余数系统中算法单元及关键技术研究
发布时间:2018-03-18 13:05
本文选题:余数系统 切入点:无损动态扩展方法 出处:《电子科技大学》2017年硕士论文 论文类型:学位论文
【摘要】:和传统的使用硬件规模带来的并行性的方式不同,RNS是一种使用并行的数值表征系统达到天然并行的性的方法。近些年来以RSA、ECC为代表的公钥算法广泛使用了 RNS架构以提升加密的速度。随着秘钥长度的增加,对于RNS下算法单元尤其是模2~n-2~p -1下乘法单元的位宽和性能提出了更高的要求。另外后向转换作为RNS架构下的难点,一直是RNS架构的性能瓶颈之一,{2~n-1、2~n+3、2~n+1、2~n-3}下快速后向转换算法被提出后,由于模2~n+3下乘法单元的性能问题而少有应用。
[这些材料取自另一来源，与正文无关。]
**src/rtl/rls_pkg.sv**
```systemverilog
package rls_pkg;
  typedef struct packed {
    logic uv;
    logic pwron;
    logic otp_exit;
    logic other;
  } rst_evt_t;

  function automatic logic strap_cause(input rst_evt_t e);
    return e.uv | e.pwron | e.otp_exit;
  endfunction
endpackage

```
**src/rtl/rls_ext_filter.sv**
```systemverilog
module rls_ext_filter #(
  parameter int FILT_W = 8
) (
  input  logic clk,
  input  logic rst,
  input  logic pin_level_i,
  input  logic drive_i,
  output logic ext_evt_o
);
  localparam int CW = (FILT_W > 2) ? $clog2(FILT_W) : 1;
  localparam logic [CW-1:0] LAST = CW'(FILT_W - 1);

  logic          armed;
  logic [CW-1:0] cnt;

  always_ff @(posedge clk) begin
    if (rst) begin
      armed     <= 1'b0;
      cnt       <= '0;
      ext_evt_o <= 1'b0;
    end else begin
      ext_evt_o <= 1'b0;
      if (!armed || drive_i) begin
        cnt   <= '0;
        armed <= pin_level_i && !drive_i;
      end else if (pin_level_i) begin
        cnt <= '0;
      end else if (cnt == LAST) begin
        ext_evt_o <= 1'b1;
        armed     <= 1'b0;
        cnt       <= '0;
      end else begin
        cnt <= cnt + 1'b1;
      end
    end
  end


  pin_high_no_evt_chk: assert property (@(posedge clk) disable iff (rst)
    pin_level_i |=> !ext_evt_o);

  drive_blocks_filter_chk: assert property (@(posedge clk) disable iff (rst)
    drive_i |=> !ext_evt_o);
endmodule

```
**src/rtl/rls_pulse_gen.sv**
```systemverilog
module rls_pulse_gen
  import rls_pkg::*;
#(
  parameter int SHORT_W = 16,
  parameter int LONG_W  = 64
) (
  input  logic     clk,
  input  logic     rst,
  input  rst_evt_t evt_i,
  input  logic     short_strap_i,
  output logic     drive_o
);
  localparam int CW = $clog2(LONG_W + 1);
  localparam logic [CW-1:0] SHORT_LD = CW'(SHORT_W - 1);
  localparam logic [CW-1:0] LONG_LD  = CW'(LONG_W - 1);

  logic [CW-1:0] cnt;
  logic [CW-1:0] load;
  logic          any_evt;

  assign any_evt = |evt_i;
  assign load    = (strap_cause(evt_i) && !short_strap_i) ? LONG_LD : SHORT_LD;

  always_ff @(posedge clk) begin
    if (rst) begin
      drive_o <= 1'b0;
      cnt     <= '0;
    end else if (any_evt) begin
      drive_o <= 1'b1;
      if (!drive_o || load > cnt) cnt <= load;
    end else if (drive_o) begin
      if (cnt == '0) drive_o <= 1'b0;
      else           cnt <= cnt - 1'b1;
    end
  end


  no_pulse_without_cause_chk: assert property (@(posedge clk) disable iff (rst)
    (!drive_o && !any_evt) |=> !drive_o);

  evt_starts_pulse_chk: assert property (@(posedge clk) disable iff (rst)
    any_evt |=> drive_o);

  other_only_short_chk: assert property (@(posedge clk) disable iff (rst)
    (evt_i == 4'b0001 && !drive_o) |=> (cnt == SHORT_LD));
endmodule

```
**src/rtl/rls_ctrl_regs.sv**
```systemverilog
module rls_ctrl_regs (
  input  logic       clk,
  input  logic       rst,
  input  logic       sysrst_i,
  input  logic       overtemp_i,
  input  logic [1:0] mode_i,
  input  logic       en_wr_i,
  input  logic       en_val_i,
  input  logic       warn_clr_i,
  input  logic       latch_clr_i,
  output logic       en_o,
  output logic       limp_n_o,
  output logic       warn_o,
  output logic       latch_o
);
  logic en_bit;
  logic en_nxt, warn_nxt, latch_nxt;

  always_comb begin
    en_nxt    = en_bit;
    warn_nxt  = warn_o;
    latch_nxt = latch_o;
    if (sysrst_i) begin
      en_nxt    = 1'b0;
      warn_nxt  = 1'b1;
      latch_nxt = latch_o | warn_o;
    end else begin
      if (en_wr_i)     en_nxt    = en_val_i;
      if (warn_clr_i)  warn_nxt  = 1'b0;
      if (latch_clr_i) latch_nxt = 1'b0;
    end
    if (overtemp_i) latch_nxt = 1'b1;
  end

  always_ff @(posedge clk) begin
    if (rst) begin
      en_bit   <= 1'b0;
      en_o     <= 1'b0;
      warn_o   <= 1'b0;
      latch_o  <= 1'b0;
      limp_n_o <= 1'b1;
    end else begin
      en_bit   <= en_nxt;
      en_o     <= en_nxt & mode_i[1];
      warn_o   <= warn_nxt;
      latch_o  <= latch_nxt;
      limp_n_o <= !latch_nxt;
    end
  end


  mode_gates_en_chk: assert property (@(posedge clk) disable iff (rst)
    !mode_i[1] |=> !en_o);

  reset_drops_en_chk: assert property (@(posedge clk) disable iff (rst)
    sysrst_i |=> (!en_o && !en_bit));

  escalate_chk: assert property (@(posedge clk) disable iff (rst)
    (sysrst_i && warn_o) |=> latch_o);

  reset_sets_warn_chk: assert property (@(posedge clk) disable iff (rst)
    sysrst_i |=> warn_o);

  overtemp_holds_chk: assert property (@(posedge clk) disable iff (rst)
    overtemp_i |=> (latch_o && !limp_n_o));
endmodule

```
**src/rtl/rst_limp_supervisor.sv**
```systemverilog
module rst_limp_supervisor
  import rls_pkg::*;
#(
  parameter int FILT_W  = 8,
  parameter int SHORT_W = 16,
  parameter int LONG_W  = 64
) (
  input  logic       clk,
  input  logic       rst,
  input  logic       pin_level_i,
  input  logic       uv_evt_i,
  input  logic       pwron_evt_i,
  input  logic       otp_exit_evt_i,
  input  logic       other_evt_i,
  input  logic       overtemp_i,
  input  logic [1:0] mode_i,
  input  logic       en_wr_i,
  input  logic       en_val_i,
  input  logic       warn_clr_i,
  input  logic       latch_clr_i,
  input  logic       short_strap_i,
  output logic       pin_pull_o,
  output logic       en_o,
  output logic       limp_n_o,
  output logic       warn_o,
  output logic       latch_o
);
  rst_evt_t evt;
  logic     ext_evt;
  logic     sysrst;

  assign evt    = '{uv: uv_evt_i, pwron: pwron_evt_i,
                    otp_exit: otp_exit_evt_i, other: other_evt_i};
  assign sysrst = (|evt) | ext_evt;

  rls_ext_filter #(.FILT_W(FILT_W)) u_filt (
    .clk(clk), .rst(rst), .pin_level_i(pin_level_i),
    .drive_i(pin_pull_o), .ext_evt_o(ext_evt));

  rls_pulse_gen #(.SHORT_W(SHORT_W), .LONG_W(LONG_W)) u_pulse (
    .clk(clk), .rst(rst), .evt_i(evt), .short_strap_i(short_strap_i),
    .drive_o(pin_pull_o));

  rls_ctrl_regs u_regs (
    .clk(clk), .rst(rst), .sysrst_i(sysrst), .overtemp_i(overtemp_i),
    .mode_i(mode_i), .en_wr_i(en_wr_i), .en_val_i(en_val_i),
    .warn_clr_i(warn_clr_i), .latch_clr_i(latch_clr_i),
    .en_o(en_o), .limp_n_o(limp_n_o), .warn_o(warn_o), .latch_o(latch_o));


  limp_follows_latch_chk: assert property (@(posedge clk) disable iff (rst)
    limp_n_o == !latch_o);
endmodule

```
本文结合余数系统在密码学应用和快速后向转换等方向的最新进展,针对相应的特殊余数基下的算法单元进行了深入的研究。通过对大量模2~n±1乘法器相关参考文献进行分类研究,对适合本文设计要求的架构进行了筛选。本文根据模修正在二进制乘法器介入的部位不同将模乘法器分为四种类型,并按照数据流的执行顺序进行了命名,分别为修正1型、修正2型、修正3型以及修正4型。按照本文的分类方式,选择形式为2~n-2~p-1、2~n+3余数基下的算法单元做了如下工作:1.针对2~n -2~p -1类型动态范围利用率较低的问题,使用现有文献中的扩展方法,对模2~n-2~p-1加法运算的相关公式进行推导,降低了其约束条件并且将修正所需的判定项由A+B + T化简为A + B。从而提出了一种适合2~n-2~p-1余数基下算法单元应用的无损动态扩展方法。使用无损动态范围扩展后的模2~n -2~p -1加法器和乘法器较同种结构的算法单元在“面积X时延”效率上分别提高了 41.1%和12.3% 。2.提出了一种修正1型模2~n-2~p-1乘法器,利用模2~n-2~p-1的性质,将包含布斯编码选择项的部分积中可能出现的负数问题进行修正。经过公式推导,将未修正部分积和修正项进行合理的分离,使未修正部分积可以最大程度利用二进制布斯编码部分积生成的相关电路,最终得到了规整的部分积。这种结构较传统的通用型模乘法在平均时延和平均面积上分别减少了 49.1%和6.5%。3.针对修正3型提出了两种不同结构的模2~n-2~p-1乘法器,在布斯结构中通过预先计算解决了将2~n位有符号补码表示的部分积较难修正至n位的问题。进而获得了一个与(n,p)取值组合无关的统一结构。在TDM结构中首次将TDM算法引入到模乘法器的设计当中,推导得到了一种较使用布斯编码更为精简的快速型结构。这两种模2~n -2~p -1乘法器在平均时延上较当前的模2~n- 2~p-1乘法器最高可以降低9.7%。4.针对修正4型对2~n -2~p -1、2~n+3两种余数基分别提出了两种乘法器结构。在模2~n -2~p -1乘法器中,其关键路径上使用一级CSA代替了原来的一个p位二进制进位传播加法器,缩短了关键路径的时延。在模2~n+3乘法器,利用模2~n+3性质在部分积进行压缩时产生“+9”和“-9”进行抵消,节约了额外处理“-9”所需要的硬件资源。降低了关键路径的时延。两种结构较当前的同类型模乘法器在“面积×时延”效率上分别提高了 12.4%和9.0%。在本文的最后,为方便对本文提出的几种算法单元进行设计实现、测试及数据处理。本文构建了一套自动化的处理平台,并给出了 Design Compiler (DC)综合后的数据。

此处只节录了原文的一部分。